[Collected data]
+===+

File: src/rtl/psm_pkg.sv
// psm_pkg: types, constants and helper functions for the saturation-maximize pipeline
// used by pixel_saturation_maximize; depends on nothing else
`default_nettype none

package psm_pkg;

  // channel widths and internal widths
  localparam int unsigned ChanW  = 8;
  localparam int unsigned QuoW   = 6;   // hue quotient 0..60
  localparam int unsigned DvdW   = 14;  // 60 * |num| <= 15300
  localparam int unsigned HueW   = 9;   // hue 0..359
  localparam int unsigned ProdW  = 14;  // k * value <= 15300

  // hue offsets per largest channel
  localparam logic [HueW-1:0] HUE_OFF_GREEN = 9'd120;
  localparam logic [HueW-1:0] HUE_OFF_BLUE  = 9'd240;
  localparam logic [HueW-1:0] HUE_FULL      = 9'd360;

  // sector boundaries
  localparam logic [HueW-1:0] HUE_60  = 9'd60;
  localparam logic [HueW-1:0] HUE_120 = 9'd120;
  localparam logic [HueW-1:0] HUE_180 = 9'd180;
  localparam logic [HueW-1:0] HUE_240 = 9'd240;
  localparam logic [HueW-1:0] HUE_300 = 9'd300;

  // divide by 60 through reciprocal: floor(x / 60) = (x * 17477) >> 20 for x < 23831
  localparam int unsigned     RecipW     = 15;
  localparam logic [RecipW-1:0] RECIP_60 = 15'd17477;
  localparam int unsigned     RecipShift = 20;

  // largest channel select, with red then green then blue priority
  typedef enum logic [1:0] {
    CH_RED   = 2'd0,
    CH_GREEN = 2'd1,
    CH_BLUE  = 2'd2
  } chan_sel_t;

  // hue sector
  typedef enum logic [2:0] {
    SEC_0 = 3'd0,
    SEC_1 = 3'd1,
    SEC_2 = 3'd2,
    SEC_3 = 3'd3,
    SEC_4 = 3'd4,
    SEC_5 = 3'd5
  } sector_t;

  // one restoring division step
  typedef struct packed {
    logic [DvdW-1:0] rem;
    logic            qbit;
  } div_step_t;

  function automatic div_step_t div_step(input logic [DvdW-1:0] rem,
                                         input logic [DvdW-1:0] dvs);
    div_step_t res;
    if (rem >= dvs) begin
      res.rem  = rem - dvs;
      res.qbit = 1'b1;
    end else begin
      res.rem  = rem;
      res.qbit = 1'b0;
    end
    return res;
  endfunction

endpackage

`default_nettype wire

File: src/rtl/pixel_saturation_maximize.sv
// throughput: one pixel per clock; seven register stages (channel sort, three
// radix-4 division stages, hue/sector, product, reciprocal scale) each advance when
// the stage after them is empty or moving, so bubbles collapse under stall
// reset: rst (synchronous, active high) clears every stage valid; data registers keep
// their contents
`default_nettype none

module pixel_saturation_maximize (
  input  wire logic       clk,
  input  wire logic       rst,
  input  wire logic       in_valid,
  output logic            in_stall,
  input  wire logic [7:0] red_in,
  input  wire logic [7:0] green_in,
  input  wire logic [7:0] blue_in,
  output logic            out_valid,
  input  wire logic       out_stall,
  output logic [7:0]      red_out,
  output logic [7:0]      green_out,
  output logic [7:0]      blue_out
);

  localparam int unsigned CW = psm_pkg::ChanW;
  localparam int unsigned QW = psm_pkg::QuoW;
  localparam int unsigned DW = psm_pkg::DvdW;
  localparam int unsigned HW = psm_pkg::HueW;
  localparam int unsigned PW = psm_pkg::ProdW;
  localparam int unsigned MW = psm_pkg::ProdW + psm_pkg::RecipW;

  // stage valids and advance enables
  logic v1, v2, v3, v4, v5, v6, v7;
  logic en1, en2, en3, en4, en5, en6, en7;

  always_comb begin
    en7 = !v7 || !out_stall;
    en6 = !v6 || en7;
    en5 = !v5 || en6;
    en4 = !v4 || en5;
    en3 = !v3 || en4;
    en2 = !v2 || en3;
    en1 = !v1 || en2;
  end

  assign in_stall  = !en1;
  assign out_valid = v7;

  always_ff @(posedge clk) begin
    if (rst) begin
      v1 <= 1'b0;
      v2 <= 1'b0;
      v3 <= 1'b0;
      v4 <= 1'b0;
      v5 <= 1'b0;
      v6 <= 1'b0;
      v7 <= 1'b0;
    end else begin
      if (en1) v1 <= in_valid;
      if (en2) v2 <= v1;
      if (en3) v3 <= v2;
      if (en4) v4 <= v3;
      if (en5) v5 <= v4;
      if (en6) v6 <= v5;
      if (en7) v7 <= v6;
    end
  end

  // stage 1: largest, smallest, numerator sign and dividend 60 * |num|
  logic [CW-1:0]       mx_c, mn_c, abs_c;
  logic signed [CW:0]  num_c;
  psm_pkg::chan_sel_t  sel_c;

  always_comb begin
    if (red_in >= green_in && red_in >= blue_in) begin
      mx_c  = red_in;
      num_c = $signed({1'b0, green_in}) - $signed({1'b0, blue_in});
      sel_c = psm_pkg::CH_RED;
    end else if (green_in >= blue_in) begin
      mx_c  = green_in;
      num_c = $signed({1'b0, blue_in}) - $signed({1'b0, red_in});
      sel_c = psm_pkg::CH_GREEN;
    end else begin
      mx_c  = blue_in;
      num_c = $signed({1'b0, red_in}) - $signed({1'b0, green_in});
      sel_c = psm_pkg::CH_BLUE;
    end
    mn_c = red_in;
    if (green_in < mn_c) mn_c = green_in;
    if (blue_in < mn_c) mn_c = blue_in;
    abs_c = num_c[CW] ? CW'(-num_c) : num_c[CW-1:0];
  end

  logic [CW-1:0]      mx1, delta1;
  logic [DW-1:0]      dvd1;
  logic               neg1, grey1;
  psm_pkg::chan_sel_t sel1;

  always_ff @(posedge clk) begin
    if (en1) begin
      mx1    <= mx_c;
      delta1 <= mx_c - mn_c;
      dvd1   <= (DW'(abs_c) << 6) - (DW'(abs_c) << 2);
      neg1   <= num_c[CW];
      grey1  <= (mx_c == mn_c);
      sel1   <= sel_c;
    end
  end

  // stage 2: quotient bits 5 and 4
  psm_pkg::div_step_t st5, st4;
  assign st5 = psm_pkg::div_step(dvd1, DW'(delta1) << 5);
  assign st4 = psm_pkg::div_step(st5.rem, DW'(delta1) << 4);

  logic [CW-1:0]      mx2, delta2;
  logic [DW-1:0]      rem2;
  logic [1:0]         q2;
  logic               neg2, grey2;
  psm_pkg::chan_sel_t sel2;

  always_ff @(posedge clk) begin
    if (en2) begin
      mx2    <= mx1;
      delta2 <= delta1;
      rem2   <= st4.rem;
      q2     <= {st5.qbit, st4.qbit};
      neg2   <= neg1;
      grey2  <= grey1;
      sel2   <= sel1;
    end
  end

  // stage 3: quotient bits 3 and 2
  psm_pkg::div_step_t st3, st2;
  assign st3 = psm_pkg::div_step(rem2, DW'(delta2) << 3);
  assign st2 = psm_pkg::div_step(st3.rem, DW'(delta2) << 2);

  logic [CW-1:0]      mx3, delta3;
  logic [DW-1:0]      rem3;
  logic [3:0]         q3;
  logic               neg3, grey3;
  psm_pkg::chan_sel_t sel3;

  always_ff @(posedge clk) begin
    if (en3) begin
      mx3    <= mx2;
      delta3 <= delta2;
      rem3   <= st2.rem;
      q3     <= {q2, st3.qbit, st2.qbit};
      neg3   <= neg2;
      grey3  <= grey2;
      sel3   <= sel2;
    end
  end

  // stage 4: quotient bits 1 and 0
  psm_pkg::div_step_t st1, st0;
  assign st1 = psm_pkg::div_step(rem3, DW'(delta3) << 1);
  assign st0 = psm_pkg::div_step(st1.rem, DW'(delta3));

  logic [CW-1:0]      mx4;
  logic [QW-1:0]      q4;
  logic               neg4, grey4;
  psm_pkg::chan_sel_t sel4;

  always_ff @(posedge clk) begin
    if (en4) begin
      mx4   <= mx3;
      q4    <= {q3, st1.qbit, st0.qbit};
      neg4  <= neg3;
      grey4 <= grey3;
      sel4  <= sel3;
    end
  end

  // stage 5: hue, sector and distance into the sector
  logic [HW-1:0]      off_c, hue_c;
  logic signed [HW:0] hue_s;
  psm_pkg::sector_t   sec_c;
  logic [HW-1:0]      kw_c;

  always_comb begin
    case (sel4)
      psm_pkg::CH_GREEN: off_c = psm_pkg::HUE_OFF_GREEN;
      psm_pkg::CH_BLUE:  off_c = psm_pkg::HUE_OFF_BLUE;
      default:           off_c = '0;
    endcase
    if (neg4) begin
      hue_s = $signed({1'b0, off_c}) - $signed({4'b0, q4});
    end else begin
      hue_s = $signed({1'b0, off_c}) + $signed({4'b0, q4});
    end
    if (grey4) begin
      hue_c = '0;
    end else if (hue_s < 0) begin
      hue_c = HW'(hue_s + $signed({1'b0, psm_pkg::HUE_FULL}));
    end else begin
      hue_c = hue_s[HW-1:0];
    end

    if (hue_c < psm_pkg::HUE_60) begin
      sec_c = psm_pkg::SEC_0;
      kw_c  = hue_c;
    end else if (hue_c < psm_pkg::HUE_120) begin
      sec_c = psm_pkg::SEC_1;
      kw_c  = psm_pkg::HUE_120 - hue_c;
    end else if (hue_c < psm_pkg::HUE_180) begin
      sec_c = psm_pkg::SEC_2;
      kw_c  = hue_c - psm_pkg::HUE_120;
    end else if (hue_c < psm_pkg::HUE_240) begin
      sec_c = psm_pkg::SEC_3;
      kw_c  = psm_pkg::HUE_240 - hue_c;
    end else if (hue_c < psm_pkg::HUE_300) begin
      sec_c = psm_pkg::SEC_4;
      kw_c  = hue_c - psm_pkg::HUE_240;
    end else begin
      sec_c = psm_pkg::SEC_5;
      kw_c  = psm_pkg::HUE_FULL - hue_c;
    end
  end

  logic [CW-1:0]    val5;
  logic [QW-1:0]    k5;
  psm_pkg::sector_t sec5;

  always_ff @(posedge clk) begin
    if (en5) begin
      val5 <= mx4;
      k5   <= kw_c[QW-1:0];
      sec5 <= sec_c;
    end
  end

  // stage 6: k * value
  logic [CW-1:0]    val6;
  logic [PW-1:0]    prod6;
  psm_pkg::sector_t sec6;

  always_ff @(posedge clk) begin
    if (en6) begin
      val6  <= val5;
      prod6 <= PW'(k5 * val5);
      sec6  <= sec5;
    end
  end

  // stage 7: divide by 60 through the reciprocal and place channels by sector
  logic [MW-1:0] scaled_c;
  logic [CW-1:0] mid_c;

  assign scaled_c = MW'(prod6) * MW'(psm_pkg::RECIP_60);
  assign mid_c    = scaled_c[psm_pkg::RecipShift +: CW];

  always_ff @(posedge clk) begin
    if (en7) begin
      unique case (sec6)
        psm_pkg::SEC_0: begin
          red_out <= val6;  green_out <= mid_c; blue_out <= '0;
        end
        psm_pkg::SEC_1: begin
          red_out <= mid_c; green_out <= val6;  blue_out <= '0;
        end
        psm_pkg::SEC_2: begin
          red_out <= '0;    green_out <= val6;  blue_out <= mid_c;
        end
        psm_pkg::SEC_3: begin
          red_out <= '0;    green_out <= mid_c; blue_out <= val6;
        end
        psm_pkg::SEC_4: begin
          red_out <= mid_c; green_out <= '0;    blue_out <= val6;
        end
        default: begin
          red_out <= val6;  green_out <= '0;    blue_out <= mid_c;
        end
      endcase
    end
  end

endmodule

`default_nettype wire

+===+

REQUIRED ACTION -> Your answer should be the exact lines above from the one with "hue_c = '0;" through the one with "default: begin", both included, and nothing besides.

EXPECTED ANSWER ->
      hue_c = '0;
    end else if (hue_s < 0) begin
      hue_c = HW'(hue_s + $signed({1'b0, psm_pkg::HUE_FULL}));
    end else begin
      hue_c = hue_s[HW-1:0];
    end

    if (hue_c < psm_pkg::HUE_60) begin
      sec_c = psm_pkg::SEC_0;
      kw_c  = hue_c;
    end else if (hue_c < psm_pkg::HUE_120) begin
      sec_c = psm_pkg::SEC_1;
      kw_c  = psm_pkg::HUE_120 - hue_c;
    end else if (hue_c < psm_pkg::HUE_180) begin
      sec_c = psm_pkg::SEC_2;
      kw_c  = hue_c - psm_pkg::HUE_120;
    end else if (hue_c < psm_pkg::HUE_240) begin
      sec_c = psm_pkg::SEC_3;
      kw_c  = psm_pkg::HUE_240 - hue_c;
    end else if (hue_c < psm_pkg::HUE_300) begin
      sec_c = psm_pkg::SEC_4;
      kw_c  = hue_c - psm_pkg::HUE_240;
    end else begin
      sec_c = psm_pkg::SEC_5;
      kw_c  = psm_pkg::HUE_FULL - hue_c;
    end
  end

  logic [CW-1:0]    val5;
  logic [QW-1:0]    k5;
  psm_pkg::sector_t sec5;

  always_ff @(posedge clk) begin
    if (en5) begin
      val5 <= mx4;
      k5   <= kw_c[QW-1:0];
      sec5 <= sec_c;
    end
  end

  // stage 6: k * value
  logic [CW-1:0]    val6;
  logic [PW-1:0]    prod6;
  psm_pkg::sector_t sec6;

  always_ff @(posedge clk) begin
    if (en6) begin
      val6  <= val5;
      prod6 <= PW'(k5 * val5);
      sec6  <= sec5;
    end
  end

  // stage 7: divide by 60 through the reciprocal and place channels by sector
  logic [MW-1:0] scaled_c;
  logic [CW-1:0] mid_c;

  assign scaled_c = MW'(prod6) * MW'(psm_pkg::RECIP_60);
  assign mid_c    = scaled_c[psm_pkg::RecipShift +: CW];

  always_ff @(posedge clk) begin
    if (en7) begin
      unique case (sec6)
        psm_pkg::SEC_0: begin
          red_out <= val6;  green_out <= mid_c; blue_out <= '0;
        end
        psm_pkg::SEC_1: begin
          red_out <= mid_c; green_out <= val6;  blue_out <= '0;
        end
        psm_pkg::SEC_2: begin
          red_out <= '0;    green_out <= val6;  blue_out <= mid_c;
        end
        psm_pkg::SEC_3: begin
          red_out <= '0;    green_out <= mid_c; blue_out <= val6;
        end
        psm_pkg::SEC_4: begin
          red_out <= mid_c; green_out <= '0;    blue_out <= val6;
        end
        default: begin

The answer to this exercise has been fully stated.